December 5, 2012   ·     ·   Jump to comments
Article Source: Bleacher Report - New York Yankees

A couple of amusing pieces came out of the winter meetings in Nashville, Tenn., regarding the New York Yankees’ lack of activity at said meetings.

David Lennon of Newsday wrote Tuesday how strange it was to see the Yankees “rummaging through the bargain bin” as the team tries to fill holes in the outfield and left side of the infield.

Ken Rosenthal of FOXSports.com was more succinct. The lede to his Wednesday morning column read, “Where the hell are the Yankees?”

This is the new world in which the New York Yankees—once the biggest spenders on the block—are serious about keeping to a budget.

It’s not as if this is a new story. It’s just that many folks in the regional and national media are just now starting to latch on to the fact that the Yankees were serious about payroll austerity.

The New York Times reported on March 1 about managing general partner Hal Steinbrenner’s plans to keep payroll below the threshold of the luxury tax by 2014.

“Is it a requirement with baseball that we be at 189?” Steinbrenner asked rhetorically in March. “No, it’s not a requirement. But that is going to be the luxury tax threshold, and that’s where I want to be.”

Rosenthal echoed the fears of some—OK, many—Yankee fans.

“The Yankees are in the process of building a team that could prove not only unsuccessful but also unwatchable—a double whammy in an era in which regional television networks are the lifebloods of big-market teams.”

It’s true that times have changed. Gone are the days when the late George Steinbrenner threw money around with impunity.

Sometimes, it worked. He landed Catfish Hunter and Reggie Jackson in the 1970s.

Sometimes, it didn’t. Steinbrenner brought in Dave Collins in the 1980s and Danny Tartabull in the 1990s.

What worked best is the thing that seems to be lost on many who watch and evaluate the Yankees.

In the early 1990s, the Yankees’ farm system produced a series of players who became the core of a franchise that won four titles in five seasons (1996, 1998-2000) and another in 2009.

Those players, of course, were Bernie Williams, Derek Jeter, Jorge Posada, Andy Pettitte and Mariano Rivera.
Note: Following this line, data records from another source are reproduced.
### src/rtl/des_pkg.sv
// Shared DES types, permutation/S-box tables and the helpers that apply them.
// Used by the iterative controller (decrypt support: DES_DECRYPT_EN).
package des_pkg;

  typedef enum logic [1:0] {IDLE, ROUND, DONE} des_state_t;

  localparam int SHIFT_T [16] = '{
    1, 1, 2, 2, 2, 2, 2, 2, 1, 2, 2, 2, 2, 2, 2, 1};

  localparam int IP_T [64] = '{
    58, 50, 42, 34, 26, 18, 10, 2, 60, 52, 44, 36, 28, 20, 12, 4,
    62, 54, 46, 38, 30, 22, 14, 6, 64, 56, 48, 40, 32, 24, 16, 8,
    57, 49, 41, 33, 25, 17, 9, 1, 59, 51, 43, 35, 27, 19, 11, 3,
    61, 53, 45, 37, 29, 21, 13, 5, 63, 55, 47, 39, 31, 23, 15, 7};

  localparam int FP_T [64] = '{
    40, 8, 48, 16, 56, 24, 64, 32, 39, 7, 47, 15, 55, 23, 63, 31,
    38, 6, 46, 14, 54, 22, 62, 30, 37, 5, 45, 13, 53, 21, 61, 29,
    36, 4, 44, 12, 52, 20, 60, 28, 35, 3, 43, 11, 51, 19, 59, 27,
    34, 2, 42, 10, 50, 18, 58, 26, 33, 1, 41, 9, 49, 17, 57, 25};

  localparam int PC1_T [56] = '{
    57, 49, 41, 33, 25, 17, 9, 1, 58, 50, 42, 34, 26, 18,
    10, 2, 59, 51, 43, 35, 27, 19, 11, 3, 60, 52, 44, 36,
    63, 55, 47, 39, 31, 23, 15, 7, 62, 54, 46, 38, 30, 22,
    14, 6, 61, 53, 45, 37, 29, 21, 13, 5, 28, 20, 12, 4};

  localparam int PC2_T [48] = '{
    14, 17, 11, 24, 1, 5, 3, 28, 15, 6, 21, 10, 23, 19, 12, 4,
    26, 8, 16, 7, 27, 20, 13, 2, 41, 52, 31, 37, 47, 55, 30, 40,
    51, 45, 33, 48, 44, 49, 39, 56, 34, 53, 46, 42, 50, 36, 29, 32};

  localparam int E_T [48] = '{
    32, 1, 2, 3, 4, 5, 4, 5, 6, 7, 8, 9, 8, 9, 10, 11,
    12, 13, 12, 13, 14, 15, 16, 17, 16, 17, 18, 19, 20, 21, 20, 21,
    22, 23, 24, 25, 24, 25, 26, 27, 28, 29, 28, 29, 30, 31, 32, 1};

  localparam int P_T [32] = '{
    16, 7, 20, 21, 29, 12, 28, 17, 1, 15, 23, 26, 5, 18, 31, 10,
    2, 8, 24, 14, 32, 27, 3, 9, 19, 13, 30, 6, 22, 11, 4, 25};

  localparam int SBOX_T [8][64] = '{
    '{14, 4, 13, 1, 2, 15, 11, 8, 3, 10, 6, 12, 5, 9, 0, 7,
      0, 15, 7, 4, 14, 2, 13, 1, 10, 6, 12, 11, 9, 5, 3, 8,
      4, 1, 14, 8, 13, 6, 2, 11, 15, 12, 9, 7, 3, 10, 5, 0,
      15, 12, 8, 2, 4, 9, 1, 7, 5, 11, 3, 14, 10, 0, 6, 13},
    '{15, 1, 8, 14, 6, 11, 3, 4, 9, 7, 2, 13, 12, 0, 5, 10,
      3, 13, 4, 7, 15, 2, 8, 14, 12, 0, 1, 10, 6, 9, 11, 5,
      0, 14, 7, 11, 10, 4, 13, 1, 5, 8, 12, 6, 9, 3, 2, 15,
      13, 8, 10, 1, 3, 15, 4, 2, 11, 6, 7, 12, 0, 5, 14, 9},
    '{10, 0, 9, 14, 6, 3, 15, 5, 1, 13, 12, 7, 11, 4, 2, 8,
      13, 7, 0, 9, 3, 4, 6, 10, 2, 8, 5, 14, 12, 11, 15, 1,
      13, 6, 4, 9, 8, 15, 3, 0, 11, 1, 2, 12, 5, 10, 14, 7,
      1, 10, 13, 0, 6, 9, 8, 7, 4, 15, 14, 3, 11, 5, 2, 12},
    '{7, 13, 14, 3, 0, 6, 9, 10, 1, 2, 8, 5, 11, 12, 4, 15,
      13, 8, 11, 5, 6, 15, 0, 3, 4, 7, 2, 12, 1, 10, 14, 9,
      10, 6, 9, 0, 12, 11, 7, 13, 15, 1, 3, 14, 5, 2, 8, 4,
      3, 15, 0, 6, 10, 1, 13, 8, 9, 4, 5, 11, 12, 7, 2, 14},
    '{2, 12, 4, 1, 7, 10, 11, 6, 8, 5, 3, 15, 13, 0, 14, 9,
      14, 11, 2, 12, 4, 7, 13, 1, 5, 0, 15, 10, 3, 9, 8, 6,
      4, 2, 1, 11, 10, 13, 7, 8, 15, 9, 12, 5, 6, 3, 0, 14,
      11, 8, 12, 7, 1, 14, 2, 13, 6, 15, 0, 9, 10, 4, 5, 3},
    '{12, 1, 10, 15, 9, 2, 6, 8, 0, 13, 3, 4, 14, 7, 5, 11,
      10, 15, 4, 2, 7, 12, 9, 5, 6, 1, 13, 14, 0, 11, 3, 8,
      9, 14, 15, 5, 2, 8, 12, 3, 7, 0, 4, 10, 1, 13, 11, 6,
      4, 3, 2, 12, 9, 5, 15, 10, 11, 14, 1, 7, 6, 0, 8, 13},
    '{4, 11, 2, 14, 15, 0, 8, 13, 3, 12, 9, 7, 5, 10, 6, 1,
      13, 0, 11, 7, 4, 9, 1, 10, 14, 3, 5, 12, 2, 15, 8, 6,
      1, 4, 11, 13, 12, 3, 7, 14, 10, 15, 6, 8, 0, 5, 9, 2,
      6, 11, 13, 8, 1, 4, 10, 7, 9, 5, 0, 15, 14, 2, 3, 12},
    '{13, 2, 8, 4, 6, 15, 11, 1, 10, 9, 3, 14, 5, 0, 12, 7,
      1, 15, 13, 8, 10, 3, 7, 4, 12, 5, 6, 11, 0, 14, 9, 2,
      7, 11, 4, 1, 9, 12, 14, 2, 0, 6, 10, 13, 15, 3, 5, 8,
      2, 1, 14, 7, 4, 10, 8, 13, 15, 12, 9, 0, 3, 5, 6, 11}};

  // Tables use DES numbering: entry 1 is the MSB of the input word.
  function automatic logic [63:0] ip(input logic [63:0] x);
    logic [63:0] y;
    logic [5:0] k;
    y = '0;
    for (int i = 0; i < 64; i++) begin
      k = 6'(i);
      y = {y[62:0], x[6'(64 - IP_T[k])]};
    end
    return y;
  endfunction

  function automatic logic [63:0] fp(input logic [63:0] x);
    logic [63:0] y;
    logic [5:0] k;
    y = '0;
    for (int i = 0; i < 64; i++) begin
      k = 6'(i);
      y = {y[62:0], x[6'(64 - FP_T[k])]};
    end
    return y;
  endfunction

  function automatic logic [55:0] pc1(input logic [63:0] x);
    logic [55:0] y;
    logic [5:0] k;
    y = '0;
    for (int i = 0; i < 56; i++) begin
      k = 6'(i);
      y = {y[54:0], x[6'(64 - PC1_T[k])]};
    end
    return y;
  endfunction

  function automatic logic [47:0] pc2(input logic [55:0] x);
    logic [47:0] y;
    logic [5:0] k;
    y = '0;
    for (int i = 0; i < 48; i++) begin
      k = 6'(i);
      y = {y[46:0], x[6'(56 - PC2_T[k])]};
    end
    return y;
  endfunction

  function automatic logic [47:0] e_exp(input logic [31:0] x);
    logic [47:0] y;
    logic [5:0] k;
    y = '0;
    for (int i = 0; i < 48; i++) begin
      k = 6'(i);
      y = {y[46:0], x[5'(32 - E_T[k])]};
    end
    return y;
  endfunction

  function automatic logic [31:0] p_perm(input logic [31:0] x);
    logic [31:0] y;
    logic [4:0] k;
    y = '0;
    for (int i = 0; i < 32; i++) begin
      k = 5'(i);
      y = {y[30:0], x[5'(32 - P_T[k])]};
    end
    return y;
  endfunction

  // Outer bits pick the row, inner four the column.
  function automatic logic [31:0] sbox_sub(input logic [47:0] x);
    logic [31:0] y;
    logic [5:0] s;
    logic [5:0] a;
    y = '0;
    for (int i = 0; i < 8; i++) begin
      s = 6'(x >> (42 - 6 * i));
      a = {s[5], s[0], s[4:1]};
      y = {y[27:0], 4'(SBOX_T[3'(i)][a])};
    end
    return y;
  endfunction

  function automatic logic [27:0] rot28(
    input logic [27:0] x,
    input logic [1:0]  n,
    input logic        right
  );
    logic [55:0] t;
    if (right) begin
      t = {x, x} >> n;
      return t[27:0];
    end
    t = {x, x} << n;
    return t[55:28];
  endfunction

endpackage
The problem for the Yankees today is that Jeter, Pettitte and Rivera—two already older than 40 and one rapidly approaching it—are still the core of the franchise. There hasn’t been a lot of new blood coming out of the farm system to supplement that core. The only real star to emerge from the within the organization in recent years has been Robinson Cano.

Looking at 2013 and 2014, the franchise is stuck between philosophies. There is so much money being accounted for by so few players that it is difficult for Brian Cashman to put a roster together that can be both competitive and economical.

According to Cot’s Baseball Contracts, the Yankees are committed to more than $168 million for just 10 players plus the money still being paid to A.J. Burnett as part of the trade that sent him to the Pittsburgh Pirates last winter.

For 2014, Cot’s has the Yankees already down for a shade more than $75 million for only four players (Alex Rodriguez, Mark Teixeira, CC Sabathia and Jeter). Jeter’s number could increase if he exercises his option for 2014, currently at $9.5 million ($8 million base plus $1.5 million for winning the Silver Slugger Award in 2012).

That is complicated by the lack of talent at the top of the farm system. According to Baseball America, there is a true scarcity of major league-ready players right now. Catcher Austin Romine is about the only prospect ready to contribute for the parent club and he’s coming off a lost year due to a back injury.

It is an odd time for Yankees fans as teams such as the Los Angeles Dodgers and Boston Red Sox toss money at free agents while New York sits idly by.

That is the new reality of the New York Yankees, apparently, even if folks like Dave Lennon and Ken Rosenthal have a hard time comprehending it all.